Collected data entries:
+++

--- src/rtl/fadd_pkg.sv ---
// Shared types and constants for the sequential single-precision adder.
package fadd_pkg;

  typedef enum logic [2:0] {
    IDLE,
    ALIGN,
    ADD,
    NORM,
    DONE
  } state_t;

  localparam int MANT_W    = 24;
  localparam int SUM_W     = 25;
  localparam int EXP_W     = 8;
  localparam int EXP_INT_W = 10;

  localparam logic [31:0]      FP_POS_ZERO         = 32'h0000_0000;
  localparam logic [EXP_W-1:0] FP_INF_EXP          = 8'hFF;
  localparam int               ALIGN_LIMIT_DEFAULT = 25;

  // Denormals are flushed: a zero exponent yields a zero mantissa.
  function automatic logic [MANT_W-1:0] unpack_mant(input logic [31:0] f);
    return (f[30:23] == 8'd0) ? '0 : {1'b1, f[22:0]};
  endfunction

endpackage

--- src/rtl/fadd_seq_ctrl_if.sv ---
// Operand and result handshakes between issue logic and the adder sequencer.
interface fadd_seq_ctrl_if;
  logic        in_valid;
  logic        in_ready;
  logic [31:0] a;
  logic [31:0] b;
  logic        op_sub;
  logic        out_valid;
  logic        out_ready;
  logic [31:0] result;

  modport master (
    output in_valid, a, b, op_sub, out_ready,
    input  in_ready, out_valid, result
  );

  modport slave (
    input  in_valid, a, b, op_sub, out_ready,
    output in_ready, out_valid, result
  );
endinterface

--- src/rtl/fadd_norm_step.sv ---
// One normalize decision per cycle: zero/underflow/overflow detection,
// single-bit shift of the sum, or final packing.
module fadd_norm_step
  import fadd_pkg::*;
(
  input  logic                        sign,
  input  logic [SUM_W-1:0]            sum,
  input  logic signed [EXP_INT_W-1:0] exp_in,
  output logic                        done,
  output logic [31:0]                 pack_res,
  output logic [SUM_W-1:0]            sum_nxt,
  output logic signed [EXP_INT_W-1:0] exp_nxt
);

  localparam logic signed [EXP_INT_W-1:0] EXP_ZERO = '0;
  localparam logic signed [EXP_INT_W-1:0] EXP_ONE  = EXP_INT_W'(1);
  localparam logic signed [EXP_INT_W-1:0] EXP_MAX  = EXP_INT_W'(255);

  always_comb begin
    done     = 1'b0;
    pack_res = FP_POS_ZERO;
    sum_nxt  = sum;
    exp_nxt  = exp_in;
    if (sum == '0) begin
      done = 1'b1;
    end else if (exp_in <= EXP_ZERO) begin
      done     = 1'b1;
      pack_res = {sign, 31'd0};
    end else if (sum[SUM_W-1]) begin
      sum_nxt = sum >> 1;
      exp_nxt = exp_in + EXP_ONE;
    end else if (!sum[MANT_W-1]) begin
      sum_nxt = sum << 1;
      exp_nxt = exp_in - EXP_ONE;
    end else begin
      done = 1'b1;
      if (exp_in >= EXP_MAX)
        pack_res = {sign, FP_INF_EXP, 23'd0};
      else
        pack_res = {sign, exp_in[EXP_W-1:0], sum[MANT_W-2:0]};
    end
  end

endmodule

--- src/rtl/fadd_seq_ctrl.sv ---
// Multi-cycle IEEE single add/sub sequencer around one shared 25-bit add step.
//   state | meaning
//   IDLE  | waiting for operands, in_ready high
//   ALIGN | shift smaller mantissa right one bit per cycle until cnt is 0
//   ADD   | single mantissa add or subtract
//   NORM  | one normalize shift per cycle, then pack
//   DONE  | result held with out_valid until out_ready
module fadd_seq_ctrl
  import fadd_pkg::*;
#(
  parameter int ALIGN_LIMIT = ALIGN_LIMIT_DEFAULT,
  parameter bit SUB_EN      = 1'b1
) (
  input  logic            clk,
  input  logic            rst,
  fadd_seq_ctrl_if.slave  bus,
  output logic            busy
);

  state_t                        state;
  logic                          rdy_q;
  logic                          out_valid_q;
  logic [31:0]                   result_q;
  logic                          busy_q;
  logic [EXP_W-1:0]              cnt;
  logic [MANT_W-1:0]             m_a, m_b;
  logic                          sgn_a, sgn_b;
  logic signed [EXP_INT_W-1:0]   exp_r;
  logic [SUM_W-1:0]              sum;

  logic                          sa_in, sb_in, swap, far;
  logic [EXP_W-1:0]              ea_in, eb_in, e_big, diff;
  logic [MANT_W-1:0]             ma_in, mb_in;

  logic                          ns_done;
  logic [31:0]                   ns_res;
  logic [SUM_W-1:0]              ns_sum;
  logic signed [EXP_INT_W-1:0]   ns_exp;

  assign ea_in = bus.a[30:23];
  assign eb_in = bus.b[30:23];
  assign ma_in = unpack_mant(bus.a);
  assign mb_in = unpack_mant(bus.b);
  assign sa_in = bus.a[31];
  assign sb_in = bus.b[31] ^ (SUB_EN & bus.op_sub);

  // Larger magnitude always lands in the A slot so the subtract never goes negative.
  assign swap  = (eb_in > ea_in) || ((eb_in == ea_in) && (mb_in > ma_in));
  assign e_big = swap ? eb_in : ea_in;
  assign diff  = swap ? (eb_in - ea_in) : (ea_in - eb_in);
  assign far   = int'(diff) >= ALIGN_LIMIT;

  fadd_norm_step u_norm (
    .sign     (sgn_a),
    .sum      (sum),
    .exp_in   (exp_r),
    .done     (ns_done),
    .pack_res (ns_res),
    .sum_nxt  (ns_sum),
    .exp_nxt  (ns_exp)
  );

  assign bus.in_ready  = rdy_q & ~rst;
  assign bus.out_valid = out_valid_q;
  assign bus.result    = result_q;
  assign busy          = busy_q;

  always_ff @(posedge clk) begin
    if (rst) begin
      state       <= IDLE;
      rdy_q       <= 1'b1;
      out_valid_q <= 1'b0;
      result_q    <= FP_POS_ZERO;
      busy_q      <= 1'b0;
      cnt         <= '0;
      m_a         <= '0;
      m_b         <= '0;
      sgn_a       <= 1'b0;
      sgn_b       <= 1'b0;
      exp_r       <= '0;
      sum         <= '0;
    end else begin
      case (state)
        IDLE: begin
          if (bus.in_valid && rdy_q) begin
            m_a    <= swap ? mb_in : ma_in;
            m_b    <= far ? '0 : (swap ? ma_in : mb_in);
            sgn_a  <= swap ? sb_in : sa_in;
            sgn_b  <= swap ? sa_in : sb_in;
            exp_r  <= $signed({2'b00, e_big});
            cnt    <= far ? '0 : diff;
            rdy_q  <= 1'b0;
            busy_q <= 1'b1;
            state  <= ALIGN;
          end
        end
        ALIGN: begin
          if (cnt == '0) begin
            state <= ADD;
          end else begin
            m_b <= m_b >> 1;
            cnt <= cnt - 1'b1;
          end
        end
        ADD: begin
          sum   <= (sgn_a == sgn_b) ? ({1'b0, m_a} + {1'b0, m_b})
                                    : ({1'b0, m_a} - {1'b0, m_b});
          state <= NORM;
        end
        NORM: begin
          if (ns_done) begin
            result_q    <= ns_res;
            out_valid_q <= 1'b1;
            state       <= DONE;
          end else begin
            sum   <= ns_sum;
            exp_r <= ns_exp;
          end
        end
        DONE: begin
          if (bus.out_ready) begin
            out_valid_q <= 1'b0;
            rdy_q       <= 1'b1;
            busy_q      <= 1'b0;
            state       <= IDLE;
          end
        end
        default: state <= IDLE;
      endcase
    end
  end

endmodule

--- src/flat_wrapper.sv ---
// flat-port wrapper written by rule: the top's interface ports become plain ports
module fadd_seq_ctrl_flat import fadd_pkg::*;
#(
  parameter int ALIGN_LIMIT = ALIGN_LIMIT_DEFAULT,
  parameter bit SUB_EN      = 1'b1
)
  (clk, rst, busy, bus_in_valid, bus_a, bus_b, bus_op_sub, bus_out_ready, bus_in_ready, bus_out_valid, bus_result);
  fadd_seq_ctrl_if bus_i ();
  input  logic clk;
  input  logic rst;
  output logic busy;
  input wire logic [$bits(bus_i.in_valid)-1:0] bus_in_valid;
  input wire logic [$bits(bus_i.a)-1:0] bus_a;
  input wire logic [$bits(bus_i.b)-1:0] bus_b;
  input wire logic [$bits(bus_i.op_sub)-1:0] bus_op_sub;
  input wire logic [$bits(bus_i.out_ready)-1:0] bus_out_ready;
  output wire logic [$bits(bus_i.in_ready)-1:0] bus_in_ready;
  output wire logic [$bits(bus_i.out_valid)-1:0] bus_out_valid;
  output wire logic [$bits(bus_i.result)-1:0] bus_result;
  assign bus_i.in_valid = bus_in_valid;
  assign bus_i.a = bus_a;
  assign bus_i.b = bus_b;
  assign bus_i.op_sub = bus_op_sub;
  assign bus_i.out_ready = bus_out_ready;
  assign bus_in_ready = bus_i.in_ready;
  assign bus_out_valid = bus_i.out_valid;
  assign bus_result = bus_i.result;
  fadd_seq_ctrl #(.ALIGN_LIMIT(ALIGN_LIMIT), .SUB_EN(SUB_EN)) u_core (.clk(clk), .rst(rst), .bus(bus_i), .busy(busy));
endmodule
--- config.mk ---
export PLATFORM = sky130hd
export DESIGN_NAME = fadd_seq_ctrl_flat
export DESIGN_NICKNAME = d
export VERILOG_FILES = /design/src/rtl/fadd_pkg.sv /design/src/rtl/fadd_seq_ctrl_if.sv /design/src/rtl/fadd_norm_step.sv /design/src/rtl/fadd_seq_ctrl.sv /design/src/flat_wrapper.sv
export SDC_FILE = /design/constraint.sdc
export NUM_CORES = 1
export LEC_CHECK = 0
export CAP_MARGIN = 20
export CORE_ASPECT_RATIO = 0.8
export CORE_MARGIN = 5
export CORE_UTILIZATION = 37
export DETAILED_ROUTE_END_ITERATION = 12
export HOLD_SLACK_MARGIN = 0.15
export PLACE_DENSITY_LB_ADDON = 0.1
export SYNTH_ARGS = -nofsm -noshare
export SYNTH_HDL_FRONTEND = slang
export SYNTH_SLANG_ARGS = --single-unit
--- constraint.sdc ---
create_clock -name clk -period 10.1 [get_ports clk]
set_input_delay 2.525 -clock clk [delete_from_list [all_inputs] [get_ports clk]]
set_output_delay 2.525 -clock clk [all_outputs]
set_load 0.01 [all_outputs]
==> results of run 1 <==
-- cells by family (layout without fill, tap and decap cells) --
family / Yosys count / after routing / synth area share
XOR/XNOR: 58 / 58 / 0.0534
AO/OA/AOI/OAI: 387 / 387 / 0.262
AND/OR/NAND/NOR: 479 / 479 / 0.226
multiplexers: 13 / 13 / 0.0138
buffers and inverters: 149 / 213 / 0.0635
flip-flops: 131 / 131 / 0.276
adder cells (fa/ha/maj): 78 / 78 / 0.106
-- worst register-to-register path: stages (launching register included) --
cell,delay (ns)
dfxtp_1,0.38
nor4_1,0.65
inv_1,0.09
nor2_1,0.25
nand2_1,0.13
nor4_1,0.63
nor2_1,0.11
xnor2_1,0.16
ha_1,0.36
a21o_1,0.19
a21oi_1,0.16
and2_1,0.17
a311o_1,0.20
a21oi_1,0.07
nor3b_1,0.25
xnor2_1,0.11
a22oi_1,0.14
nor2_1,0.06
-- synth_stat cells, drive strengths merged (4+ instances only) --
cell,number,share of area
a211oi,40,0.032
a21o,21,0.017
a21oi,117,0.062
a221oi,4,0.0043
a22oi,26,0.021
a311oi,25,0.023
a31oi,8,0.0053
a32oi,23,0.021
and2,8,0.0053
and3,5,0.0033
buf,18,0.012
clkbuf,67,0.026
dfxtp,131,0.28
fa,4,0.0084
ha,74,0.097
inv,64,0.025
mux2i,12,0.013
nand2,129,0.051
nand3,18,0.0095
nand3b,4,0.0032
nand4,12,0.0085
nor2,192,0.076
nor2b,4,0.0026
nor3,56,0.029
nor3b,23,0.018
nor4,17,0.011
o211ai,6,0.0053
o21ai,80,0.042
o21bai,11,0.0087
o22ai,4,0.0026
o31ai,4,0.0032
xnor2,38,0.035
xor2,20,0.018
-- metrics by stage --
step	cell area, sq um	instances	setup WS, ns	total power [uW]	hold slack [ns]
3_3_place_gp	10700	1650	1.73	1960	0.443
5_1_grt	11400	1683	1.75	2830	0.486
3_5_place_dp	10700	1650	1.63	1960	0.446
4_1_cts	11300	1681	2.05	2640	0.461
2_1_floorplan	9520	1295	4.29	1660	0.432
6_report	11400	1683	2.20	2630	0.454
-- sequential cells by signal, indices dropped and copies added, names as in the netlist, 3 cells and up --
signal,count
u_core.exp_r,10
u_core.cnt,8
u_core.state,3
u_core.bus.result,32
u_core.sum,25
u_core.m_a,24
u_core.m_b,24
-- cell type report --
cell class	count	area [sq um]
Inverter	64	240
Tap cell	324	405
Timing Repair Buffer	118	1160
Fill cell	2555	13900
Multi-Input combinational cell	1015	6330
Clock inverter	13	184
Clock buffer	18	439
Sequential cell	131	2620
-- layer usage --
layer,share of wire,vias to the layer above,track usage
li1,-,4752,-
met1,0.48,4255,0.256
met2,0.47,171,0.316
met3,0.037,23,0.0328
met4,0.012,0,0.0413
met5,0,-,0
-- worst max path at each step --
stage | endpoint | from | slack (ns)
after floorplan | u_core.m_b[2] | bus_b[24] | 4.29
after global placement | u_core.cnt[2] | bus_b[24] | 1.73
after detailed placement | u_core.cnt[2] | bus_b[24] | 1.63
after CTS | u_core.cnt[2] | bus_b[24] | 2.05
after global routing | u_core.m_b[11] | bus_b[24] | 1.75
final | u_core.m_b[11] | bus_b[24] | 2.20
-- layout by cell type (no fill, tap or decap), types with 5 or more instances in the layout --
master,count
a211oi_1,40
a21o_1,21
a21oi_1,117
a22oi_1,26
a311oi_1,25
a31oi_1,7
a32oi_1,23
and2_1,8
and3_1,5
buf_4,14
clkbuf_16,17
clkdlybuf4s50_1,102
dfxtp_1,131
ha_1,74
inv_1,64
mux2i_1,12
nand2_1,129
nand3_1,17
nand4_1,11
nor2_1,191
nor3_1,55
nor3b_1,22
nor4_1,17
o211ai_1,5
o21ai_0,77
o21bai_1,11
xnor2_1,38
xor2_1,20
-- power by group --
group	leakage [uW]	switching, uW	internal, uW
logic	0.00331	733	496
clock network	0.000298	242	418
registers	0.00107	121	616
==> reports/results.md, run 1 <==
| Group | Parameter | Reported |
|:---|:---|:---|
| status | Run status | completed |
| hold path | Hold_sp | u_core.busy |
| synth | Synth Cell Area | 9520 sq um |
| critical path | Reg2Reg Setup Slack | 5.86 ns |
| critical path | Reg-to-reg critical path startpoint | u_core.m_b[7] |
| hold path | Hold Path End | u_core.busy |
| cells and area | Post-Route Utilization | 0.449 |
| drt | Post-DRT Antenna Nets | 0 |
| synth | Total nets after synthesis | 1442 |
| synth | Yosys Warn Count | 0 |
| critical path | Worst path cell trace | clkdlybuf4s50_1 -> nor4_1 -> nand2_1 -> nand2_1 -> inv_1 -> ha_1 -> a21oi_1 -> o21ai_0 -> a211oi_1 -> a21oi_1 -> o211ai_4 -> mux2i_1 -> xnor2_1 -> and4_1 -> a32oi_1 -> a211oi_1 |
| drt | Post-detailed-route wirelength per cell | 16.4 microns |
| sta | Final worst-path cycle share | 0.782 |
| clock network | TritonCTS clock tree | yes |
| critical path | Worst R2R End | u_core.sum[24] |
| sta | Setup_tns | 0 ns |
| power and ir drop | Leakage power figure | 0.00467 uW |
| critical path | Peak fanout along the critical path | 27 |
| clock network | Maximum level of the CTS H-tree | 4 |
| sta | Relative slew margins | 0.303 |
| sta | Count of endpoints failing hold in the final timing report | 0 |
| critical path | Critical path arrival | 8.24 ns |
| cells and area | Number of diodes added for antenna fixing | 0 |
| floorplan | Die Area | 29000 sq um |
| sta | Shortest clock period the worst path allows after layout | 7.90 ns |
| global route | Via count of the first global-routing pass | 8774 |
| critical path | Category of the most critical setup path | primary input to flop |
| critical path | Cell class contributing the biggest share of worst-path delay | compound AO/OA/AOI/OAI gates |
| critical path | Path length in cells of the critical path | 16 |
| sta | Count of pins over their slew limit | 0 |
| sta | Setup skew after layout | 0.0129 ns |
| synth | Sequential area share after synthesis | 0.276 |
| critical path | Critical path startpoint category | primary input |
| critical path | Critical path capture point type | flop |
| placement | Detailed placement HPWL | 20.2 mm |
| critical path | Worst path bufs/invs | 2 |
| floorplan | Chip Height | 153 microns |
| cells and area | Area Growth Syn to Fin | 19.5% |
| synth | Gate count of the mapped netlist | 1295 |
| job | Max-capacitance violation count | 0 |
| synth | Most common flop cell mapped by yosys | dfxtp_1 |
| power and ir drop | Total power per unit cell area | 231 nW/um^2 |
| placement | Global placer's final weighted congestion | 0.861 |
| cells and area | Share of post-route cells with drive strength above 1 | 0.0442 |
| drt | Final Routed Wirelength | 27.6 mm |
| clock network | Clock buffers created by TritonCTS | 17 |
| power and ir drop | Peak ir drop on the vdd network | 0.136 mV |
| global route | Antenna violations before repair | 0 |
| synth | Synthesized area divided by synthesized cell count | 7.35 sq um |
| cells and area | Final nets | 1494 |
| synth | Synthesized flop and latch total | 131 |
| drt | Routed vias | 9201 |
| drt | Violation count after the first detailed-routing iteration | 558 |
| critical path | Endpoint required time on the critical path | 10.44 ns |
| drt | Vias per Instance | 5.47 |
| clock network | Clk Latency, worst-skew pair | 0.43 ns |
| drt | Iteration count of the initial detailed-routing pass | 5 |
| placement | Number of input and output port buffers inserted | 103 |
| clock network | Clock transition at the register clock pins on the worst setup and hold paths after CTS | 0.06 ns |
| floorplan | Starting density of the core | 0.376 |
| sta | Tightest Pin Transition | 1.05 ns |
| clock network | Setup fix buffers added after clock tree synthesis | 0 |
| critical path | Critical Path Max Stage Delay | 0.88 ns |
| floorplan | Die outline width | 189 microns |
| global route | Total grt overflow | 0 |
| clock network | Maximum clock path buffer count | 2 |
| hold path | Hold path cells | 2 |
| sta | Total of endpoints with negative setup slack in the final report | 0 |
| clock network | Hold buffer count at cts | 0 |
| critical path | Cell depth of the worst flop-to-flop path | 17 |
| synth | Share of async-settable or async-resettable flops after synthesis | 0 |
| global route | Wire length of the first global-routing pass | 45.2 mm |
| synth | Cell variety after synth | 59 |
| clock network | Clock tree sinks | 131 |
| sta | Achievable Freq | 127 MHz |
| critical path | Slowest stage cell, crit path | and4_1 |
| floorplan | Area of the core region | 25300 sq um |
| global route | Combined global-route utilization of all metal layers | 0.189 |
| hold path | Tightest Hold Check Type | flop to flop |
| floorplan | Ports | 104 |
| clock network | Count of instances resized after the clock tree is built | 0 |
| sta | Setup repair after global routing missed its margin | no |
| synth | EDFF count, synth | 0 |
| global route | Maximum number of pins on one net before global-route repair | 96 |
| drt | DRC violations left | 0 |
| clock network | CTS root buffer | clkbuf_16 |
| floorplan | Num rows | 52 |
Note: power is estimated with default switching activity, not from simulation.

+++

- **WORK REQUIRED**
Please write out exactly the lines from the start of the data through the line that contains "a zero mantissa.", both ends included, and nothing else.

- **TASK SOLUTION**
--- src/rtl/fadd_pkg.sv ---
// Shared types and constants for the sequential single-precision adder.
package fadd_pkg;

  typedef enum logic [2:0] {
    IDLE,
    ALIGN,
    ADD,
    NORM,
    DONE
  } state_t;

  localparam int MANT_W    = 24;
  localparam int SUM_W     = 25;
  localparam int EXP_W     = 8;
  localparam int EXP_INT_W = 10;

  localparam logic [31:0]      FP_POS_ZERO         = 32'h0000_0000;
  localparam logic [EXP_W-1:0] FP_INF_EXP          = 8'hFF;
  localparam int               ALIGN_LIMIT_DEFAULT = 25;

  // Denormals are flushed: a zero exponent yields a zero mantissa.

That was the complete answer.